Allow to hint number of threads for CPU MLContext #436

huningxin · 2023-06-28T08:16:48Z

Framework use cases

The multi-cores architecture is widely available in modern CPUs that are commonly utilized by ML frameworks to parallelize the operator computation when inferring a model.

However, the number of threads (degree of parallelism) configuration may depend on different usage scenarios, e.g., for small models, single-threaded execution may be preferred because the task scheduling overhead may take over the speedup of parallel execution.

So, the ML frameworks usually allow users to control the number of threads according to their requirement. For example, the ONNXRuntime allows to configure intra_op_num_threads of CPU execution provider. TensorFlow-Lite provides setNumThreads method for its interpreter.

Native ML APIs

The native CPU ML API/lib commonly employ a threadpool for thread-level parallelism. The threadpool usually allows to configure the number of threads in this pool, for example:

XNNPACK utilizes pthreadpool for that allows to configure threads_count when creating the thread pool.

MLAS utilizes onnxruntime::concurrency::ThreadPool that allows to constructs a thread pool for running with degree_of_parallelism threads.

BNNS allows to set n_threads that controls the number of worker threads to execute an kernel.

Other references

Model Loader API already extends the MLContextOptions with numThreads that allows the JS code to set the number of thread to use when computing a model.

Proposal

WebNN may adopt the MLContextOptions.numThreads extension and allow frameworks to hint the number of threads to run operators in parallel for CPU MLContext.

/cc @pyu10055 @wacky6

The text was updated successfully, but these errors were encountered:

fdwr · 2023-09-09T20:38:59Z

MLContextOptions.threadCount seems a useful option to me, as an ignorable hint at least. Do JS users have enough information to set an appropriate value for it? Setting a higher thread count than actual cores would be useless (but maybe the API would just clamp to the actual count).

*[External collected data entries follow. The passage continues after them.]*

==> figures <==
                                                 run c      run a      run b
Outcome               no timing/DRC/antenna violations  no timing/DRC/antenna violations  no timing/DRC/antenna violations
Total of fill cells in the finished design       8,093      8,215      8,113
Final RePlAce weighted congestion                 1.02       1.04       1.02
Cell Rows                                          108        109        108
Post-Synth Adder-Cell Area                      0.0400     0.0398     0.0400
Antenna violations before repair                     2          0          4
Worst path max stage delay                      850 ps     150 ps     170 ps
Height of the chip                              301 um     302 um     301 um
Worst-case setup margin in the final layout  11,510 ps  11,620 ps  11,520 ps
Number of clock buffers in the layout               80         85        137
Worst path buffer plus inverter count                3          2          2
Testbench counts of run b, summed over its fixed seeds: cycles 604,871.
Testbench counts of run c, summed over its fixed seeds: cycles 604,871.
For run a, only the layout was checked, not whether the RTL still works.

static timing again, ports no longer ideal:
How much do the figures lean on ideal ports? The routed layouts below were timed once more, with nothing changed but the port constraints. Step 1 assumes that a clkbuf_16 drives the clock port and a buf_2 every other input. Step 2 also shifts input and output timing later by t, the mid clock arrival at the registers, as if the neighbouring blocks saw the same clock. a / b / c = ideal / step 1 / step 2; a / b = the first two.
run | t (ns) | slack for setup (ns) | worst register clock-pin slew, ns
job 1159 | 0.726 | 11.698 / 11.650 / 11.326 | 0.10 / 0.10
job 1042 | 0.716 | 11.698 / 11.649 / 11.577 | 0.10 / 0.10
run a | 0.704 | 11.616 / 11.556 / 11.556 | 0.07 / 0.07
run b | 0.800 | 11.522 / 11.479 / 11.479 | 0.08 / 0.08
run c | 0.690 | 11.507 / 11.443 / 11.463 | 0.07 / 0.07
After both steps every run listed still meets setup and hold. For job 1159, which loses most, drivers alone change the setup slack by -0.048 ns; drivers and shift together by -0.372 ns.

The two most useful and most commonly set values would presumably be either 1 or the number of physical cores.

(for naming, I'd follow the "use whole words" identifier advice and avoid fragments like "num")

dontcallmedom · 2023-09-11T05:50:28Z

if it's a hint rather than a configuration, and if setting the exact number depends on information not exposed to developers (the # of core), maybe a better approach would be an enum that hints towards single or multi-threaded execution?

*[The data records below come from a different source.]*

This is an optimization exercise on Yosys and OpenROAD, whose aim is small area, a short achievable clock period and few clock cycles per item, not a production implementation. In this exercise RTL edits were held to simulation tests only and were not proved equivalent to the original. Power is estimated from default activity; no workload was simulated.

Design ptouch_rast, start of the top module:
module ptouch_rast (
    input  wire        clk,
    input  wire        rst,         
    input  wire [1:0]  cfg_fmt,     
    input  wire [9:0]  cfg_wd,      
    input  wire [9:0]  cfg_pd,      
    input  wire [9:0]  cfg_tp,      
    input  wire [9:0]  cfg_rm,      
    input  wire        in_valid,
    output wire        in_ready,
    input  wire [31:0] in_pix,      
    output wire        out_valid,
    input  wire        out_ready,
    output wire [7:0]  out_data,
    output wire        out_last
);
Size: ~220 flip-flops, ~89 I/O pins, ~15000 um^2 of cells after synthesis.
Settings: LEC_CHECK=0, CAP_MARGIN=20, CORE_MARGIN=2, CORE_UTILIZATION=40, SLEW_MARGIN=20; clock period 28.0 ns.
standard.sh (not shown) runs the stock make flow with config.mk's settings and CLKGATE_MAP_FILE= SYNTH_SCRIPT=/design/flow/synth_recipe.tcl, a recipe that flattens the netlist after the stock synthesis.
==> flow/flow/run.sh <==
#!/bin/bash
# The standard layout (bash standard.sh, standard synthesis unchanged) with
# placement/CTS choices passed through ORFS's own variables:
#  - port buffers: plain buf_2 cells instead of the delay cells that
#    buffer_ports picks by default;
#  - before the placement resizer, flow/upsize.tcl gives the drivers of
#    high-fanout nets a stronger cell of the same function;
#  - clock tree: larger sink clusters and no dummy loads.
# make's full output goes to standard.log; ORFS's per-step logs stay under orfs/logs.
set -euo pipefail
export BUFFER_PORTS_ARGS="-buffer_cell sky130_fd_sc_hd__buf_2"
export PRE_RESIZE_TCL="$PWD/flow/upsize.tcl"
export CTS_ARGS="-sink_clustering_enable -repair_clock_nets -dont_use_dummy_load -sink_clustering_size 14 -sink_clustering_max_diameter 100 -buf_list sky130_fd_sc_hd__clkbuf_8"
bash standard.sh > standard.log 2>&1
==> flow/flow/upsize.tcl <==
# Before the placement resizer: give the drivers of high-fanout nets (gates
# with 6 or more loads, flip-flops with 4 or more) a stronger cell of the
# same function (nothing else changes), and keep the delay cells out of
# the resizer's buffer choice.
set_dont_use [get_lib_cells {sky130_fd_sc_hd__clkdlybuf4s*}]
set n_up 0
foreach net [get_nets *] {
  set loads [get_pins -quiet -of_objects $net -filter "direction==input"]
  if {[llength $loads] < 4} { continue }
  set drv [get_pins -quiet -of_objects $net -filter "direction==output"]
  if {[llength $drv] != 1} { continue }
  set inst [get_cells -of_objects $drv]
  set master [get_property $inst ref_name]
  if {![regexp {^(sky130_fd_sc_hd__[a-z0-9]+)_(0|1)$} $master -> base sz]} { continue }
  if {[string match "*dl*" $base]} { continue }
  set nl [llength $loads]
  if {$nl < 6 && ![string match "*df*" $base]} { continue }
  set want [expr {$nl >= 12 ? 4 : 2}]
  foreach s [list $want 2] {
    set cand [get_lib_cells -quiet ${base}_$s]
    if {[llength $cand] == 1 && ![get_property $cand dont_use]} {
      replace_cell $inst $cand
      incr n_up
      break
    }
  }
}
puts "upsize.tcl: upsized $n_up drivers of high-fanout nets"
Testbench counts at the start, summed over its fixed seeds: cycles 306,604, items 303,778.
==> next run, changes <==
--- a/flow/flow/run.sh
+++ b/flow/flow/run.sh
@@ -3 +3 @@
-# placement/CTS choices passed through ORFS's own variables:
+# two placement/CTS choices passed through ORFS's own variables:
@@ -6,2 +5,0 @@
-#  - before the placement resizer, flow/upsize.tcl gives the drivers of
-#    high-fanout nets a stronger cell of the same function;
@@ -12 +9,0 @@
-export PRE_RESIZE_TCL="$PWD/flow/upsize.tcl"
SLEW_MARGIN = 60   (was 20)
removed: flow/flow/upsize.tcl
Result: The new run finished with timing, DRC and antenna clean; routed wire length went down by 0.80%; total power hardly moves; synthesized cell count is unchanged; hold slack got worse by 0.040 ns; design area went down by 0.99%; combinational power barely changes; setup slack got worse by 0.074 ns; global-route usage stays flat; synthesized area stays the same; critical path depth is unchanged.
==> next run, changes <==
--- a/flow/flow/run.sh
+++ b/flow/flow/run.sh
@@ -4 +4 @@
-#  - port buffers: plain buf_2 cells instead of the delay cells that
+#  - port buffers: plain buf_1 cells instead of the delay cells that
@@ -9 +9 @@
-export BUFFER_PORTS_ARGS="-buffer_cell sky130_fd_sc_hd__buf_2"
+export BUFFER_PORTS_ARGS="-buffer_cell sky130_fd_sc_hd__buf_1"
Total power goes up by 0.71%; non-clock buffer count is unchanged; clock power barely changes; worst hold slack is better by 0.043 ns; cell area came out lower by 0.35%.

---

## run D
The RTL this note starts from:
==> flow/design.v <==
module ptouch_rast (
    input  wire        clk,
    input  wire        rst,         
    input  wire [1:0]  cfg_fmt,     
    input  wire [9:0]  cfg_wd,      
    input  wire [9:0]  cfg_pd,      
    input  wire [9:0]  cfg_tp,      
    input  wire [9:0]  cfg_rm,      
    input  wire        in_valid,
    output wire        in_ready,
    input  wire [31:0] in_pix,      
    output wire        out_valid,
    input  wire        out_ready,
    output wire [7:0]  out_data,
    output wire        out_last
);
    localparam integer DEPTH = 4;           
    localparam integer CAP   = DEPTH + 1;   
    reg fgray, pd_nz;
    always @(posedge clk) begin
        fgray <= (cfg_fmt == 2'd0);
        pd_nz <= (cfg_pd != 10'd0);
    end
    reg        rst_q;
    always @(posedge clk) rst_q <= rst;
    reg        in_ready_r;
    reg  [9:0] A, B;
    reg  [8:0] C;
    reg  [2:0] iph;       
    reg        fb;        
    reg        cs;        
    wire fire = in_valid && in_ready_r;
    wire [10:0] ab   = {1'b0, A} - {1'b0, B} - 11'd2;
    wire row_pre     = !ab[10];
    wire row_band    = !row_pre && (B != 10'd0);
    wire row_last    = !row_pre && ((C == 9'd0 && A == 10'd1) || (C == 9'd1 && A == 10'd0));
    wire row_lb      = row_band && (B == 10'd1);
    wire row_sb      = row_band && (fb || iph == 3'd0);    
    wire       row_postc = !row_pre && !row_band && (C != 9'd0);
    wire [1:0] a_dec     = row_pre ? 2'd2 : {1'b0, !row_postc};
    wire [8:0] c_inc     = row_pre ? 9'd1 : {9{row_postc}};
    wire [9:0] A_n   = row_last ? cfg_wd      : A - {8'd0, a_dec};
    wire [9:0] B_n   = row_last ? cfg_pd      : B - {9'd0, row_band};
    wire [8:0] C_n   = row_last ? 9'd0        : C + c_inc;
    wire [2:0] iph_n = row_last ? cfg_rm[2:0] : iph + {2'd0, row_band};
    wire       fb_n  = row_last || (fb && !row_band);
    always @(posedge clk) begin
        if (rst_q) begin
            A <= cfg_wd; B <= cfg_pd; C <= 9'd0; iph <= cfg_rm[2:0]; fb <= 1'b1;
            cs <= 1'b1;
        end else if (fire) begin
            A <= A_n; B <= B_n; C <= C_n; iph <= iph_n; fb <= fb_n;
            cs <= row_last;
        end
    end
    wire       a_one = (cfg_fmt != 2'd2);
    wire       a_lo  = !in_pix[7];
    wire [6:0] a6_in = a_one ? 7'h7f : (a_lo ? 7'd0 : in_pix[6:0]);
    reg [23:0] p0;        
    reg [6:0]  a60;       
    reg        v0, lb0;
    always @(posedge clk) begin
        p0  <= in_pix[31:8];
        a60 <= a6_in;
        v0  <= !rst_q && fire && row_band;
        lb0 <= row_lb;
    end
    wire [9:0] m1 = {3'b001, a60};
    wire [9:0] m2 = {2'b01, a60, 1'b0};
    wire [8:0] t30 = {2'd0, a60} + {1'd0, a60, 1'b0};     
    wire [9:0] m3 = {1'b0, t30} + 10'd384;
    function [9:0] msel(input [1:0] d);
        msel = (d == 2'd0) ? 10'd0 : (d == 2'd1) ? m1 : (d == 2'd2) ? m2 : m3;
    endfunction
    function [15:0] mul(input [7:0] c);
        mul = {6'd0, msel(c[1:0])} + {4'd0, msel(c[3:2]), 2'd0}
            + {2'd0, msel(c[5:4]), 4'd0} + {msel(c[7:6]), 6'd0};
    endfunction
    wire [15:0] xr = mul(p0[23:16]);
    wire [15:0] xg = mul(p0[15:8]);
    wire [15:0] xb = mul(p0[7:0]);
    wire [8:0] er  = {1'b0, xr[15:8]} + {1'b0, xr[7:0]} + 9'd1;
    wire [8:0] eg  = {1'b0, xg[15:8]} + {1'b0, xg[7:0]} + 9'd1;
    wire [8:0] eb  = {1'b0, xb[15:8]} + {1'b0, xb[7:0]} + 9'd1;
    reg  [7:0] hr1, hg1, hb1;
    reg  [2:0] e1;
    reg  [6:0] a61;
    reg        gb1, v1, lb1;
    always @(posedge clk) begin
        hr1 <= xr[15:8];
        hg1 <= xg[15:8];
        hb1 <= xb[15:8];
        e1  <= {er[8], eg[8], eb[8]};
        a61 <= a60;
        gb1 <= (p0[23:16] < 8'd127);
        v1  <= !rst_q && v0;
        lb1 <= lb0;
    end
    wire [10:0] d  = {3'd0, hr1} + {3'd0, hg1} + {3'd0, hb1}
                   + {10'd0, e1[2]} + {10'd0, e1[1]} + {10'd0, e1[0]}
                   - {4'd0, a61} - {3'd0, a61, 1'b0};
    wire       pbit = fgray ? gb1 : d[10];
    reg  [2:0] ph;        
    reg  [7:0] sh;
    reg        pushq, pushl;    
    wire       push;
    wire [7:0] bitv = {7'd0, pbit} << (3'd7 - ph);
    always @(posedge clk) begin
        if (rst_q) begin
            ph    <= cfg_rm[2:0];
            sh    <= 8'd0;
            pushq <= 1'b0;
            pushl <= 1'b0;
        end else begin
            if (push) pushq <= 1'b0;
            if (v1) begin
                sh    <= pushq ? bitv : (sh | bitv);
                pushq <= (ph == 3'd7) || lb1;
                pushl <= lb1;
                ph    <= lb1 ? cfg_rm[2:0] : ph + 3'd1;
            end else if (push) begin
                sh <= 8'd0;
            end
        end
    end
    reg [8:0] fm [0:DEPTH-1];
    reg [1:0] wp, rp;
    reg [2:0] fcnt;
    wire      fne  = (fcnt != 3'd0);
    assign    push = pushq && (fcnt != DEPTH);
    wire [8:0] head = fm[rp];
    always @(posedge clk) begin
        if (push) fm[wp] <= {pushl, sh};
    end
    reg       ov, ol;     
    reg       sv, sl;     
    reg [7:0] sb;
    reg [7:0] ob;
    reg [6:0] L, T;       
    reg       bdone;      
    reg [1:0] pend;       
    reg [2:0] nb;         
    assign out_valid = ov;
    assign out_data  = ob;
    assign out_last  = ol;
    assign in_ready  = in_ready_r;
    wire l_nz      = (L != 7'd0);
    wire t_one     = (T == 7'd1);
    wire emit_zero = l_nz || !pd_nz || bdone;
    wire go0       = (pend != 2'd0) && (emit_zero || fne);    
    wire ld        = !sv;                                      
    wire go        = go0 && ld;
    wire hold      = ov && !out_ready;                         
    wire [7:0] nbyte = emit_zero ? 8'd0 : head[7:0];
    wire pop       = go && !emit_zero;
    wire line_end  = go && (T == 7'd1);
    wire pop1  = go0 && !emit_zero;              
    wire lend1 = go0 && (T == 7'd1);             
    wire [2:0] fcnt_0 = fcnt + {2'd0, push};
    wire [2:0] fcnt_1 = fcnt + {2'd0, push} - {2'd0, pop1};
    wire [1:0] pend_00 = pend;
    wire [1:0] pend_01 = pend - {1'b0, lend1};
    wire [1:0] pend_10 = pend + {1'b0, cs};
    wire [1:0] pend_11 = pend + {1'b0, cs} - {1'b0, lend1};
    wire [2:0] nb_00 = nb;
    wire [2:0] nb_01 = nb - {2'd0, pop1};
    wire [2:0] nb_10 = nb + {2'd0, row_sb};
    wire [2:0] nb_11 = nb + {2'd0, row_sb} - {2'd0, pop1};
    wire [2:0] nb_f1   = ld ? nb_11 : nb_10;
    wire [2:0] nb_f0   = ld ? nb_01 : nb_00;
    wire [1:0] pend_f1 = ld ? pend_11 : pend_10;
    wire [1:0] pend_f0 = ld ? pend_01 : pend_00;
    wire ir_f1 = !(nb_f1 == CAP && (iph_n == 3'd0 || fb_n)) && !(row_last && pend_f1 == 2'd2);
    wire ir_f0 = !(nb_f0 == CAP && (iph == 3'd0 || fb))     && !(cs && pend_f0 == 2'd2);
    wire ir_n  = fire ? ir_f1 : ir_f0;
    always @(posedge clk) begin
        if (rst_q) begin
            L     <= cfg_rm[9:3];
            T     <= cfg_tp[9:3];
            bdone <= 1'b0;
            pend  <= 2'd0;
            nb    <= 3'd0;
            wp    <= 2'd0;
            rp    <= 2'd0;
            fcnt  <= 3'd0;
        end else begin
            if (go) begin
                L     <= t_one ? cfg_rm[9:3] : L - {6'd0, l_nz};
                T     <= t_one ? cfg_tp[9:3] : T - 7'd1;
                bdone <= !t_one && (bdone || (!emit_zero && head[8]));
            end
            if (push) wp <= wp + 2'd1;
            if (pop)  rp <= rp + 2'd1;
            fcnt <= ld ? fcnt_1 : fcnt_0;
            pend <= fire ? pend_f1 : pend_f0;
            nb   <= fire ? nb_f1 : nb_f0;
        end
    end
    always @(posedge clk) begin
        if (rst || rst_q) begin
            ov         <= 1'b0;
            sv         <= 1'b0;
            in_ready_r <= !rst;
        end else begin
            ov         <= hold || sv || go;
            sv         <= sv ? hold : (go && hold);
            in_ready_r <= ir_n;
        end
        if (!hold) begin
            ob <= sv ? sb : nbyte;
            ol <= sv ? sl : t_one;
        end
        if (!sv) begin
            sb <= nbyte;
            sl <= t_one;
        end
    end
endmodule
export LEC_CHECK = 0
export CAP_MARGIN = 20
export CORE_MARGIN = 2
export CORE_UTILIZATION = 40
export SLEW_MARGIN = 60
create_clock -name core_clock -period 28.0 [get_ports {clk}]
==> flow/flow/run.sh <==
#!/bin/bash
# The standard layout (bash standard.sh, standard synthesis unchanged) with
# two placement/CTS choices passed through ORFS's own variables:
#  - port buffers: plain buf_1 cells instead of the delay cells that
#    buffer_ports picks by default;
#  - clock tree: larger sink clusters and no dummy loads.
# make's full output goes to standard.log; ORFS's per-step logs stay under orfs/logs.
set -euo pipefail
export BUFFER_PORTS_ARGS="-buffer_cell sky130_fd_sc_hd__buf_1"
export CTS_ARGS="-sink_clustering_enable -repair_clock_nets -dont_use_dummy_load -sink_clustering_size 14 -sink_clustering_max_diameter 100 -buf_list sky130_fd_sc_hd__clkbuf_8"
bash standard.sh > standard.log 2>&1
Run D: no failed stages, no open violations at the end
Testbench counts of run D, summed over its fixed seeds: cycles 307,095, items 303,778.
## Diff of input files: run B against run D
--- a/flow/flow/run.sh
+++ b/flow/flow/run.sh
@@ -5,0 +6,2 @@
+#  - before the placement resizer, flow/outdrive.tcl gives the flip-flops
+#    that drive output ports the next drive strength;
@@ -9,0 +12 @@
+export PRE_RESIZE_TCL="$PWD/flow/outdrive.tcl"
==> flow/flow/outdrive.tcl (new file) <==
# Before the placement resizer: the flip-flops that drive output ports (through
# their port buffers) get the next drive strength of the same cell.
set n_up 0
foreach port [all_outputs] {
  set pnet [get_nets -quiet [get_full_name $port]]
  if {[llength $pnet] != 1} { continue }
  foreach bpin [get_pins -quiet -of_objects $pnet -filter "direction==output"] {
    set buf [get_cells -of_objects $bpin]
    foreach ipin [get_pins -quiet -of_objects $buf -filter "direction==input"] {
      set inet [get_nets -quiet -of_objects $ipin]
      foreach dpin [get_pins -quiet -of_objects $inet -filter "direction==output"] {
        set inst [get_cells -of_objects $dpin]
        set master [get_property $inst ref_name]
        if {[regexp {^(sky130_fd_sc_hd__dfxtp)_1$} $master -> base]} {
          replace_cell $inst [get_lib_cells ${base}_2]
          incr n_up
        }
      }
    }
  }
}
puts "outdrive.tcl: upsized $n_up output flip-flops"
Notes after the runs:
Both conditions hold for run B: the flow ran to the end and the final layout passed the timing, design-rule and antenna checks.
Latest clock arrival within the worst-skew pair essentially unchanged between run B and run D.
Between run B and run D, the difference in overall track demand over capacity in global routing is negligible.
Worst setup slack: run B and run D compared, higher one is run B
Changes observed in run B relative to run D: first-pass GRT wire length went up about 0.43%; design area held.
As far as clock power is concerned, run D and run B perform about the same.
Status: utilization parity (run B, run D)
~same total grt overflow in run B and run D

---

// ptouch_rast: RTL as listed in full above, without the edits since
export LEC_CHECK = 0
export CAP_MARGIN = 20
export CORE_MARGIN = 2
export CORE_UTILIZATION = 40
export SLEW_MARGIN = 75
create_clock -name core_clock -period 28.0 [get_ports {clk}]
==> flow/flow/run.sh <==
#!/bin/bash
# The standard layout (bash standard.sh, standard synthesis unchanged) with
# two placement/CTS choices passed through ORFS's own variables:
#  - port buffers: plain buf_1 cells instead of the delay cells that
#    buffer_ports picks by default;
#  - before the placement resizer, flow/outdrive.tcl gives the output
#    ports' buffers and the flip-flops that drive them the next drive strength;
#  - clock tree: larger sink clusters and no dummy loads.
# make's full output goes to standard.log; ORFS's per-step logs stay under orfs/logs.
set -euo pipefail
export BUFFER_PORTS_ARGS="-buffer_cell sky130_fd_sc_hd__buf_1"
export PRE_RESIZE_TCL="$PWD/flow/outdrive.tcl"
export CTS_ARGS="-sink_clustering_enable -repair_clock_nets -dont_use_dummy_load -sink_clustering_size 14 -sink_clustering_max_diameter 100 -buf_list sky130_fd_sc_hd__clkbuf_8"
bash standard.sh > standard.log 2>&1
==> flow/flow/outdrive.tcl <==
# Before the placement resizer: the output ports' buffers and the flip-flops
# that drive them get the next drive strength of the same cell.
set n_up 0
foreach port [all_outputs] {
  set pnet [get_nets -quiet [get_full_name $port]]
  if {[llength $pnet] != 1} { continue }
  foreach bpin [get_pins -quiet -of_objects $pnet -filter "direction==output"] {
    set buf [get_cells -of_objects $bpin]
    if {[get_property $buf ref_name] eq "sky130_fd_sc_hd__buf_1"} {
      replace_cell $buf [get_lib_cells sky130_fd_sc_hd__buf_2]
    }
    foreach ipin [get_pins -quiet -of_objects $buf -filter "direction==input"] {
      set inet [get_nets -quiet -of_objects $ipin]
      foreach dpin [get_pins -quiet -of_objects $inet -filter "direction==output"] {
        set inst [get_cells -of_objects $dpin]
        set master [get_property $inst ref_name]
        if {[regexp {^(sky130_fd_sc_hd__dfxtp)_1$} $master -> base]} {
          replace_cell $inst [get_lib_cells ${base}_2]
          incr n_up
        }
      }
    }
  }
}
puts "outdrive.tcl: upsized $n_up output flip-flops"
The starting point completed without violations.
Testbench counts at the start, summed over its fixed seeds: cycles 307,095, items 303,778.
Edit:
- PLACE_DENSITY: unset -> 0.75
- SLEW_MARGIN: 75 -> 60
What happened: The new run finished with timing, DRC and antenna clean; clock power hardly moves; final cell count came out lower by 0.55%; die area does not change; clock-buffer cell count is unchanged; synthesized cell count is unchanged.

==> what the ideal ports hide <==
The flow's constraints put no driver on any port. The routed layouts listed below were extracted and timed again, unchanged, in two steps.
Step 1 (the two cells are an assumption about what drives the block):
set clk [get_ports {clk}]
set_driving_cell -lib_cell sky130_fd_sc_hd__clkbuf_16 $clk
set_driving_cell -lib_cell sky130_fd_sc_hd__buf_2 [delete_from_list [all_inputs] $clk]
Step 2 times the ports against the registers' clock, not the clock port: input delays grow and output delays shrink by t, the midpoint of the rising clock arrivals with the driver on.
a / b / c = no drivers / after step 1 / after step 2; a / b = the first two.
run	t (ns)	setup slack, ns	worst setup path at the end	slew at the worst register clock pin (ns)	cell pins on the clock port's net
the first run of note 1	0.575	21.265 / 21.218 / 21.017	input to register	0.10 / 0.10	1
the second run of note 1	0.575	21.191 / 21.145 / 20.889	input to register	0.10 / 0.10	1
the third run of note 1	0.581	21.200 / 21.152 / 20.830	input to register	0.10 / 0.10	1
run D	0.574	21.269 / 21.222 / 20.984	input to register	0.10 / 0.10	1
run B	0.570	21.308 / 21.262 / 20.966	input to register	0.10 / 0.10	1
the first run of note 3	0.581	21.334 / 21.289 / 21.160	input to register	0.10 / 0.10	1
the second run of note 3	0.574	21.216 / 21.217 / 20.644	input to register	0.10 / 0.10	1
After both steps setup and hold are still met in every run listed. For the second run of note 3, which loses most, drivers alone change the setup slack by +0.001 ns; drivers and shift together by -0.572 ns.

wacky6 · 2023-09-11T06:42:03Z

navigator.hardwareConcurrency is available to developer, so I think "# of cores" is a known value?

Single vs multi-thread doesn't provide sufficient granularity.

@huningxin Is there public data we can share here? Like a X-Y plot of (thread count, performance) for the models we want to support?

dontcallmedom · 2023-09-11T07:40:36Z

my understanding is that hardwareConcurrency is not supported in Safari, so it may still be advantageous not to rely on having that number exposed; but I defer to actual experts on the level of granularity that would be needed for effective optimization.

huningxin · 2023-09-12T01:57:35Z

@huningxin Is there public data we can share here? Like a X-Y plot of (thread count, performance) for the models we want to support?

Yes. We collected inference latency of some MediaPipe models on Chromium WebNN XNNPACK CPU prototype with different number of threads setting (1, 2 and 4).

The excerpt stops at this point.